### WHAT NEEDS TO BE DONE
For the records below, print the lines from the line with "sky130_fd_sc_hd__clkbuf_2: 1 / 5.000" through the line with "hold reg to" exactly as written; include both end lines and exclude the rest.

### TASK MATERIAL
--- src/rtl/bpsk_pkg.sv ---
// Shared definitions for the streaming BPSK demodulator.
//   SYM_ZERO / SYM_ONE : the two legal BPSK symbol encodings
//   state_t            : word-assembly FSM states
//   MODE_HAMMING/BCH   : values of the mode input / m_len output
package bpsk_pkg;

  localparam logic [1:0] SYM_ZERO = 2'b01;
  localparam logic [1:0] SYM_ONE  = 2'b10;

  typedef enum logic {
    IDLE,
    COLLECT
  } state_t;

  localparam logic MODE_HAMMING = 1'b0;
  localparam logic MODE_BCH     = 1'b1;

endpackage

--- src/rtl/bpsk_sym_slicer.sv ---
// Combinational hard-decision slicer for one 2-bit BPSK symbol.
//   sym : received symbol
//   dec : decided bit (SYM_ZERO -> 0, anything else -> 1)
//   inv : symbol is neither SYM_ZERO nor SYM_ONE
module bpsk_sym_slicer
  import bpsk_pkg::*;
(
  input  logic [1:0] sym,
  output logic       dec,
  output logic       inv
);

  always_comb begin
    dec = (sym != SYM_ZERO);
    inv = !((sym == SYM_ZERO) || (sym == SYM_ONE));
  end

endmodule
* * *
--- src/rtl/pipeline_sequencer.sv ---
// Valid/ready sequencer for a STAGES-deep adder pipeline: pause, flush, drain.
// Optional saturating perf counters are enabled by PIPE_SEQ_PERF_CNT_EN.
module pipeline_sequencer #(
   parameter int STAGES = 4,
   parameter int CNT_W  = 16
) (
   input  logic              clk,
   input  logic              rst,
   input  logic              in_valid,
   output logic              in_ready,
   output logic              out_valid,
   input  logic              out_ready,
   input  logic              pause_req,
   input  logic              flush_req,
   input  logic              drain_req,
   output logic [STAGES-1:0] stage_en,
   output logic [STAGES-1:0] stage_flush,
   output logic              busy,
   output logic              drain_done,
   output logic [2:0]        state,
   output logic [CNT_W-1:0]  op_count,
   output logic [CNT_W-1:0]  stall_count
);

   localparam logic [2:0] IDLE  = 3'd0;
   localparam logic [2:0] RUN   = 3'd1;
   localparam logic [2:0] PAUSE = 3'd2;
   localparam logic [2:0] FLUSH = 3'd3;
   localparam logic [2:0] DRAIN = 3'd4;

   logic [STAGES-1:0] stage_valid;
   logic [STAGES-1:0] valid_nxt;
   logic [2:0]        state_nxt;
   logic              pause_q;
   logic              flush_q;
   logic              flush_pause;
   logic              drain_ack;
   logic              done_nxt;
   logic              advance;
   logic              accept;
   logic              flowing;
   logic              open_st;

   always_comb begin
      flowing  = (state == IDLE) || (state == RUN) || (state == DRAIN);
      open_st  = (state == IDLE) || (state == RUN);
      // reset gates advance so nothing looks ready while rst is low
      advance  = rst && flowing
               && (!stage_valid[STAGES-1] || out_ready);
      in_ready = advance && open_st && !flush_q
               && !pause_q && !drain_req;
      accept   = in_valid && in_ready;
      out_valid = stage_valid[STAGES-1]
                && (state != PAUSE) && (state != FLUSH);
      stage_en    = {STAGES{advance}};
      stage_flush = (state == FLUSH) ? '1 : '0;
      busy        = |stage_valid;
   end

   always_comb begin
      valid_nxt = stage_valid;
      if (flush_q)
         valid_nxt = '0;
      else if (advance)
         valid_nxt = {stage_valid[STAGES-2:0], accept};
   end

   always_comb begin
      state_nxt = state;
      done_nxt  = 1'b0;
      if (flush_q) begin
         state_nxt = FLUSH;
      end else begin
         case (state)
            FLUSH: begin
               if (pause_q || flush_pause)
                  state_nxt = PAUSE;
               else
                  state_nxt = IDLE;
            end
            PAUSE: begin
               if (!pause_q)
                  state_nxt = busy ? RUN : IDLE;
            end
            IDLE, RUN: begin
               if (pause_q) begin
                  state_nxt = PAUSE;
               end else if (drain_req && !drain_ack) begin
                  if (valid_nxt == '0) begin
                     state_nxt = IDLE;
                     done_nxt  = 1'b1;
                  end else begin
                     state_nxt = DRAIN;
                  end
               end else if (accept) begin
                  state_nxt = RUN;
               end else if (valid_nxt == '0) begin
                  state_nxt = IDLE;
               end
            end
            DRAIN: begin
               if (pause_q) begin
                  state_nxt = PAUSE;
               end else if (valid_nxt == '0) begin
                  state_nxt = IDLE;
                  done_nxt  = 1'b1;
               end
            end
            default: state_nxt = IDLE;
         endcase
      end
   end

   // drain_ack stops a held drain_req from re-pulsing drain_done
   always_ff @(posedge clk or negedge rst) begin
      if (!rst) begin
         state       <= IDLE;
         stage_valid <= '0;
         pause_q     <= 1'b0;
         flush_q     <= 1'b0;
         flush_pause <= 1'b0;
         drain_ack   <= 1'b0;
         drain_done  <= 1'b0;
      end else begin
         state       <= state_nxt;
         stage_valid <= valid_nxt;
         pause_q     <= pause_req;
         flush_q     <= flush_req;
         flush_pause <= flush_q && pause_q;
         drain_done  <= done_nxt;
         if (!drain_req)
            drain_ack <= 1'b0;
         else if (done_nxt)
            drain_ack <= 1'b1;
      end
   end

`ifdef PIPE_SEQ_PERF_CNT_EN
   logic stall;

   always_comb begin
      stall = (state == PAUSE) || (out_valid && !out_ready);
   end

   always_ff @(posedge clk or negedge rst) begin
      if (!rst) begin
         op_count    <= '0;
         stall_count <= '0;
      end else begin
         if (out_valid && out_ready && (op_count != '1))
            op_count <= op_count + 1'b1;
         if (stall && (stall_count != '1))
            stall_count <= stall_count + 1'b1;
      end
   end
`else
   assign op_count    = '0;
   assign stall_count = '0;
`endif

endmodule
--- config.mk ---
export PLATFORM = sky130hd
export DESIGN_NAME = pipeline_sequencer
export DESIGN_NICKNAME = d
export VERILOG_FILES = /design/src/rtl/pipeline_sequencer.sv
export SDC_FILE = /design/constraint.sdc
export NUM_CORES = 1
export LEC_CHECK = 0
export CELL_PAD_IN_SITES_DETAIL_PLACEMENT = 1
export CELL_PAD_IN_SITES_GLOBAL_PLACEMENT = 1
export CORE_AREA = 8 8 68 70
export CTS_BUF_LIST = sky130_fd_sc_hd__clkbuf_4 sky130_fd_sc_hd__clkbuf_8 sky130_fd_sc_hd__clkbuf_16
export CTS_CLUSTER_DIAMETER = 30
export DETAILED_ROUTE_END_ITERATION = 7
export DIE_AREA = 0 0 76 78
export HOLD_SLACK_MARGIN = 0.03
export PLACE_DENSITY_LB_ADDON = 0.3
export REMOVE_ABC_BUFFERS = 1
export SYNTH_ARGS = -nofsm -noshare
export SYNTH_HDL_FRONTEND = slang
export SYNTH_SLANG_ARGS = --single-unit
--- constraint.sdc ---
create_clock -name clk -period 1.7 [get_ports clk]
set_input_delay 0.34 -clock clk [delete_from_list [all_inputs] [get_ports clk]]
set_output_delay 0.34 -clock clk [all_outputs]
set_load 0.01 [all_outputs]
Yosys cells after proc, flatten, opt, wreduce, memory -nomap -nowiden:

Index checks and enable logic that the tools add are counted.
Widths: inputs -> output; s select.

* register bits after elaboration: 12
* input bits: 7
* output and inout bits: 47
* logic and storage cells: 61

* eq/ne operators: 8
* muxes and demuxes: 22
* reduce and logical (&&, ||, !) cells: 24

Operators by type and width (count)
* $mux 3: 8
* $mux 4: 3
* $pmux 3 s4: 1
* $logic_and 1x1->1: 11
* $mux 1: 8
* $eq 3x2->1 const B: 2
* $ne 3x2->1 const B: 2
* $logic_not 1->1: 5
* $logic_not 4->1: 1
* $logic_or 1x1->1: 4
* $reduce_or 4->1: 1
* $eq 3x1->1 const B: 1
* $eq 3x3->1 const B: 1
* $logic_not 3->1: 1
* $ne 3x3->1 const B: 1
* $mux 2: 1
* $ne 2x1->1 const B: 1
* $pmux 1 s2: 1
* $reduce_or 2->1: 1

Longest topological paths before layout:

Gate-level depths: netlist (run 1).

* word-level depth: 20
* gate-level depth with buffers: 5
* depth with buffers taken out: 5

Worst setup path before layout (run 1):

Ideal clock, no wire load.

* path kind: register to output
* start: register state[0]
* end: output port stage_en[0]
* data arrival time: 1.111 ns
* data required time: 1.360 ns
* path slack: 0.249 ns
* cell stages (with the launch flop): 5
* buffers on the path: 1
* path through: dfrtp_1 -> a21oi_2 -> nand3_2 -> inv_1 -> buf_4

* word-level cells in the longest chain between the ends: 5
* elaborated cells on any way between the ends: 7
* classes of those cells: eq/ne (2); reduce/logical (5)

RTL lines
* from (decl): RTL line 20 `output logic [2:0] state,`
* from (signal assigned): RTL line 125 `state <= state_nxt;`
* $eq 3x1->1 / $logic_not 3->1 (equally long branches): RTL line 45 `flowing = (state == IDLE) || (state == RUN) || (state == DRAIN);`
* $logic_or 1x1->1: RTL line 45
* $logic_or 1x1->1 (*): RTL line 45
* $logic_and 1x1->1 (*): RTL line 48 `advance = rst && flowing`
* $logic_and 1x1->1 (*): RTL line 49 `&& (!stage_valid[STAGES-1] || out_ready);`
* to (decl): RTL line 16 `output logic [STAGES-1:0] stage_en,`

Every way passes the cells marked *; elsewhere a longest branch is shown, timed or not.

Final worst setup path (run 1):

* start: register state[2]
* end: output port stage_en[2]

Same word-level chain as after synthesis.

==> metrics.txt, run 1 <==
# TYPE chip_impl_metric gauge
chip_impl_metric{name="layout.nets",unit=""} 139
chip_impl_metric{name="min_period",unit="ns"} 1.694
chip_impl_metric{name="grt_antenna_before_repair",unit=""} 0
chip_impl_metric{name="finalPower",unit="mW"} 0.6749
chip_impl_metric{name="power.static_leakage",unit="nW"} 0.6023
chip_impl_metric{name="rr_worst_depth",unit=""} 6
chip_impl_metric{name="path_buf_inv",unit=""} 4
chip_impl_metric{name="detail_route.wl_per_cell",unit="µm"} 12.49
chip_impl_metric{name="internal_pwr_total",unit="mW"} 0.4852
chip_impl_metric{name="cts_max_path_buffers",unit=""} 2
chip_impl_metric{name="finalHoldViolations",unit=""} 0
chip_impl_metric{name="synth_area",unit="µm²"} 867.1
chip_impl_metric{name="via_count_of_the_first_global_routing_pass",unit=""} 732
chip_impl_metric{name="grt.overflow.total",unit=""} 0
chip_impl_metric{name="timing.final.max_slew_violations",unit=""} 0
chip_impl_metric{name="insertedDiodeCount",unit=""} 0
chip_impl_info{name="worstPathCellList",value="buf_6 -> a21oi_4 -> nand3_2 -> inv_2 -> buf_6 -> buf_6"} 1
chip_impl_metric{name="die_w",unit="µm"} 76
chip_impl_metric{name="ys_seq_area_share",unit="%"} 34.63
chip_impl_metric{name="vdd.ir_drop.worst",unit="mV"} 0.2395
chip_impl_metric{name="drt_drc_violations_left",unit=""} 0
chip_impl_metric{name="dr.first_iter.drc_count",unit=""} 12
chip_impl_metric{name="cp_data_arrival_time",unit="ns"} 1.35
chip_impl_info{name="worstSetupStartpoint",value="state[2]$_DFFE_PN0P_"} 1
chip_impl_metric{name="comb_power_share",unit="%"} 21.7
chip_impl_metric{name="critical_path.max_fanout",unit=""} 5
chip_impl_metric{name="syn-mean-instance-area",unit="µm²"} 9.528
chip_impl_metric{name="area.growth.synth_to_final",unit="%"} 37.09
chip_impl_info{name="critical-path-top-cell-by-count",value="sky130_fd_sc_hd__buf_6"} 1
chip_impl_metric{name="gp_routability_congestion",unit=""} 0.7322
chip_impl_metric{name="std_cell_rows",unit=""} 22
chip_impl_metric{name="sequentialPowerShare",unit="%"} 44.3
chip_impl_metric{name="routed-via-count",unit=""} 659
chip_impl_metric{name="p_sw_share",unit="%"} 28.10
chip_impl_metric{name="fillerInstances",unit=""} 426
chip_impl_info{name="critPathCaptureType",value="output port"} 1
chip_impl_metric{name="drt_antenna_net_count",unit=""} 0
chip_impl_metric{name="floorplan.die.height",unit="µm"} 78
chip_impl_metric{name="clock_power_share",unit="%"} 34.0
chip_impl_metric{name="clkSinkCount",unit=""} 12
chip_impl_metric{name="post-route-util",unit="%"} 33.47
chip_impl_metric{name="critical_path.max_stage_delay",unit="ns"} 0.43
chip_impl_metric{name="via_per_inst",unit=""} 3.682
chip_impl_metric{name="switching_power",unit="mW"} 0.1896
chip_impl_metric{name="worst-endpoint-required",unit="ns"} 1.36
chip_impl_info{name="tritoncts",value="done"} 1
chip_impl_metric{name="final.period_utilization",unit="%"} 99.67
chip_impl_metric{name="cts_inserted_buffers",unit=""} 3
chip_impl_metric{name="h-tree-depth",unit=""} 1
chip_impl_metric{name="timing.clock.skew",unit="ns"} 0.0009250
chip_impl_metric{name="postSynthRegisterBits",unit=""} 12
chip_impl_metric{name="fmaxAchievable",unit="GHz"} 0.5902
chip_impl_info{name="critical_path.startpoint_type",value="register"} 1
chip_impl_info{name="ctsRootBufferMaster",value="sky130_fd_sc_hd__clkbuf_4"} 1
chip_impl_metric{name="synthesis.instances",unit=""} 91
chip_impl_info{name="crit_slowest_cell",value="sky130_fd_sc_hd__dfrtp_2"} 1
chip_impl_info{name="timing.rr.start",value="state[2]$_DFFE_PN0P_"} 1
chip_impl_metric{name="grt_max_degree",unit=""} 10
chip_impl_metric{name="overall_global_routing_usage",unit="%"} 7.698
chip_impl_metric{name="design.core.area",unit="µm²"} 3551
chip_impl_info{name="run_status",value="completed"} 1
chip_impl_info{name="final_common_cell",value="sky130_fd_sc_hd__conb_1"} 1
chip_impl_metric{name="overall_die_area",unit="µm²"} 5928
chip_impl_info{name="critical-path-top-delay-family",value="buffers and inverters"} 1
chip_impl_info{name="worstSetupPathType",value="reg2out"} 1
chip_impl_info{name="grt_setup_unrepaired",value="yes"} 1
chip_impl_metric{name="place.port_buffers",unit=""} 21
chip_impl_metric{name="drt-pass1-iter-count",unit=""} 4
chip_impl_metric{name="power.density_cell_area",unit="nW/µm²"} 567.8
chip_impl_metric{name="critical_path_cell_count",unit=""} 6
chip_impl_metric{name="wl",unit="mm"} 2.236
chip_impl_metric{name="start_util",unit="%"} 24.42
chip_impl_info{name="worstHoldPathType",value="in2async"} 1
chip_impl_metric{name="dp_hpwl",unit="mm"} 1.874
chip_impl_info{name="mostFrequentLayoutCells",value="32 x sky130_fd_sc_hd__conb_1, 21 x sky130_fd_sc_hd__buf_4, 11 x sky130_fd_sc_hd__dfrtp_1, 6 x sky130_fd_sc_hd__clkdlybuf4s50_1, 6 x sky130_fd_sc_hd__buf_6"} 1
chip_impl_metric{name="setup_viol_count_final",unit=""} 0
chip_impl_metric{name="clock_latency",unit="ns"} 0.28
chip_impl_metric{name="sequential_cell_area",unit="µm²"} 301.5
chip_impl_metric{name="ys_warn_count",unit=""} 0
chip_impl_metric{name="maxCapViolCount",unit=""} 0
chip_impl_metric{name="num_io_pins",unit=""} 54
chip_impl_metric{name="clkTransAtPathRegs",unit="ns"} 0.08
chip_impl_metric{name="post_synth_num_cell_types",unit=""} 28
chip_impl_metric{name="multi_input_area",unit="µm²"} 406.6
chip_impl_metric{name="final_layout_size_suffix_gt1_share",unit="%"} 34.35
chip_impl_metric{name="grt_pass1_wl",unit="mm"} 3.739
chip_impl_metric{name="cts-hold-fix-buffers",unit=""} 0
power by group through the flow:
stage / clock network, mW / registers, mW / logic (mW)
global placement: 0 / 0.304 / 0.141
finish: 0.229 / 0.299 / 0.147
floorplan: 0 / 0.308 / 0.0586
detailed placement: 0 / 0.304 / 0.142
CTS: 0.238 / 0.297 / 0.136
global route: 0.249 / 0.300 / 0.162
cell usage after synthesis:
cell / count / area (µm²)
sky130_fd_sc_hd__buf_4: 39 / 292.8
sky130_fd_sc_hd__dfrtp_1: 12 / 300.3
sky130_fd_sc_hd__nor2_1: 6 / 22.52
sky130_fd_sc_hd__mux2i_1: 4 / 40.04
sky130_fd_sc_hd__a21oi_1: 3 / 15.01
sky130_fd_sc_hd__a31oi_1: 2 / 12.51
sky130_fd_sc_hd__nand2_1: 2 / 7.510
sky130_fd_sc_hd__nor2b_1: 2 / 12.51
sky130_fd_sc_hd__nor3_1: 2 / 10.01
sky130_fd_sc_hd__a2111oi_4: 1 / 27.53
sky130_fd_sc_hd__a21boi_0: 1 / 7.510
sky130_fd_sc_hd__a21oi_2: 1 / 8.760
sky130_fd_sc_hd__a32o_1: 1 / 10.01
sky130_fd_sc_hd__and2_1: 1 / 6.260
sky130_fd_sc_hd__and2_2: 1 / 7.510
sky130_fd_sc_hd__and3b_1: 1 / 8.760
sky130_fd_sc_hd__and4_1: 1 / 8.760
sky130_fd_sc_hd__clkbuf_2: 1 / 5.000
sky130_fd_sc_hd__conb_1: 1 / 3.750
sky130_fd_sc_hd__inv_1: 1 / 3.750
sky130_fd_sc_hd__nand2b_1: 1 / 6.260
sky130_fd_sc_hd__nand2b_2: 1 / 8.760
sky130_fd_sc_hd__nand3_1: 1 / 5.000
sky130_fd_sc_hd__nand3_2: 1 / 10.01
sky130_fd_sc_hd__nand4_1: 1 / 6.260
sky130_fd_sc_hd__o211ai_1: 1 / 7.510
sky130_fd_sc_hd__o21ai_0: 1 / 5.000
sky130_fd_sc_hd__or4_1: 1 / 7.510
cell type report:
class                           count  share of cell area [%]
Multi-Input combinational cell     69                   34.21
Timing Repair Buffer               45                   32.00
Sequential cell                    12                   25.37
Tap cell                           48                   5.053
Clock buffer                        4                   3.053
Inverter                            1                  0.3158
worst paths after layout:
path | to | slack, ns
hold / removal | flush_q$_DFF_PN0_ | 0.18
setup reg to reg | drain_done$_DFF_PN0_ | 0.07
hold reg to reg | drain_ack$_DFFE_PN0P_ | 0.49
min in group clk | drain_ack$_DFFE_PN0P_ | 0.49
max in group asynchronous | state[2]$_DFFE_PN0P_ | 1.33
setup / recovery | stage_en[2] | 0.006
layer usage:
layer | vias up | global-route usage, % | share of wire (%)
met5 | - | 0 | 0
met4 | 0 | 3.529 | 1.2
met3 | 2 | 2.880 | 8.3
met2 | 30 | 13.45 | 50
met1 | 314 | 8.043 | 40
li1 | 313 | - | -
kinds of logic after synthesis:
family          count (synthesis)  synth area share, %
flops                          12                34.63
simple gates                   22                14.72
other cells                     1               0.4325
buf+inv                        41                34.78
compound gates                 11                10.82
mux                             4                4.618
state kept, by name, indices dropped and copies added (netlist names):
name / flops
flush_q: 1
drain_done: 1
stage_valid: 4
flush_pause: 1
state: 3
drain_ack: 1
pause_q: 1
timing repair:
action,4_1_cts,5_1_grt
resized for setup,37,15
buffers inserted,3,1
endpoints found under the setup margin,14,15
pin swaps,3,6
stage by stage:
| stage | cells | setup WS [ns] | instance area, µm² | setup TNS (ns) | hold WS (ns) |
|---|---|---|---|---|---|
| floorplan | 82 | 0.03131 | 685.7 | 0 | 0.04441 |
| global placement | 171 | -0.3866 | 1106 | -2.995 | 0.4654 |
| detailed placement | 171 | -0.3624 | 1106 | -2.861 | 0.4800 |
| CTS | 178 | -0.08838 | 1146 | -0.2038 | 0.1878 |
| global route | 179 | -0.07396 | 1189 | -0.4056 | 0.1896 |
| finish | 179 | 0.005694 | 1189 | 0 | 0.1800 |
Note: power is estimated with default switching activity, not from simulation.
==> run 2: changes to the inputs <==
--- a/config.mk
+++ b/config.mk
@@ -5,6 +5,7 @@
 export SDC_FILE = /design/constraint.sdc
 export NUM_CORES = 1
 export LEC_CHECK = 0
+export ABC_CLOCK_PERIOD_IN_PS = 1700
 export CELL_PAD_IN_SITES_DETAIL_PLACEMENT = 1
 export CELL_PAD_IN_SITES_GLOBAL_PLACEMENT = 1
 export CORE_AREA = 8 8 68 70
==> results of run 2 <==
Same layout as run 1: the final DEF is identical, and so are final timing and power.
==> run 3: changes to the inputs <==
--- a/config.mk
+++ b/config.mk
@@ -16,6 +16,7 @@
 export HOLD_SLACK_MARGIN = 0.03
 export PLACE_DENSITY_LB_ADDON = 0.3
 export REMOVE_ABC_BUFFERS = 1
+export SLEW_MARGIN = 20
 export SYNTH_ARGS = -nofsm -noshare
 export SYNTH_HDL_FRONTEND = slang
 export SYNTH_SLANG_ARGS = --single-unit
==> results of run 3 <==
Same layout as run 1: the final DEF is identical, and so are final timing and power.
...
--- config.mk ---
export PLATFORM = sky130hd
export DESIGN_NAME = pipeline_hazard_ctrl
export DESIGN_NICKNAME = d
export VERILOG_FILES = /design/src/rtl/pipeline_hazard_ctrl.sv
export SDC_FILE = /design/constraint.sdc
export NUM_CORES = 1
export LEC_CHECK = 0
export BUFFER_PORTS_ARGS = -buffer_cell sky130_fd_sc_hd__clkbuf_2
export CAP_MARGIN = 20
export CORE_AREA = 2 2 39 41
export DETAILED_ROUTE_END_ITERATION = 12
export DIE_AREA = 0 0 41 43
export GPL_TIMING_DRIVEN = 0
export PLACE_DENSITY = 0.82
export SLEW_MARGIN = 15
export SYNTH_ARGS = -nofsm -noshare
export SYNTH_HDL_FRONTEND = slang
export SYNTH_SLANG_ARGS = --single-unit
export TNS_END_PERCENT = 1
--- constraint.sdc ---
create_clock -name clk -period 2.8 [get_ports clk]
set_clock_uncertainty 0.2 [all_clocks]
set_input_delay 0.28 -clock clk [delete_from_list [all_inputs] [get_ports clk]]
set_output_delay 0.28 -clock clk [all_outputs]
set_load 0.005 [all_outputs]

### RESULT FOR THIS TASK
sky130_fd_sc_hd__clkbuf_2: 1 / 5.000
sky130_fd_sc_hd__conb_1: 1 / 3.750
sky130_fd_sc_hd__inv_1: 1 / 3.750
sky130_fd_sc_hd__nand2b_1: 1 / 6.260
sky130_fd_sc_hd__nand2b_2: 1 / 8.760
sky130_fd_sc_hd__nand3_1: 1 / 5.000
sky130_fd_sc_hd__nand3_2: 1 / 10.01
sky130_fd_sc_hd__nand4_1: 1 / 6.260
sky130_fd_sc_hd__o211ai_1: 1 / 7.510
sky130_fd_sc_hd__o21ai_0: 1 / 5.000
sky130_fd_sc_hd__or4_1: 1 / 7.510
cell type report:
class                           count  share of cell area [%]
Multi-Input combinational cell     69                   34.21
Timing Repair Buffer               45                   32.00
Sequential cell                    12                   25.37
Tap cell                           48                   5.053
Clock buffer                        4                   3.053
Inverter                            1                  0.3158
worst paths after layout:
path | to | slack, ns
hold / removal | flush_q$_DFF_PN0_ | 0.18
setup reg to reg | drain_done$_DFF_PN0_ | 0.07
hold reg to reg | drain_ack$_DFFE_PN0P_ | 0.49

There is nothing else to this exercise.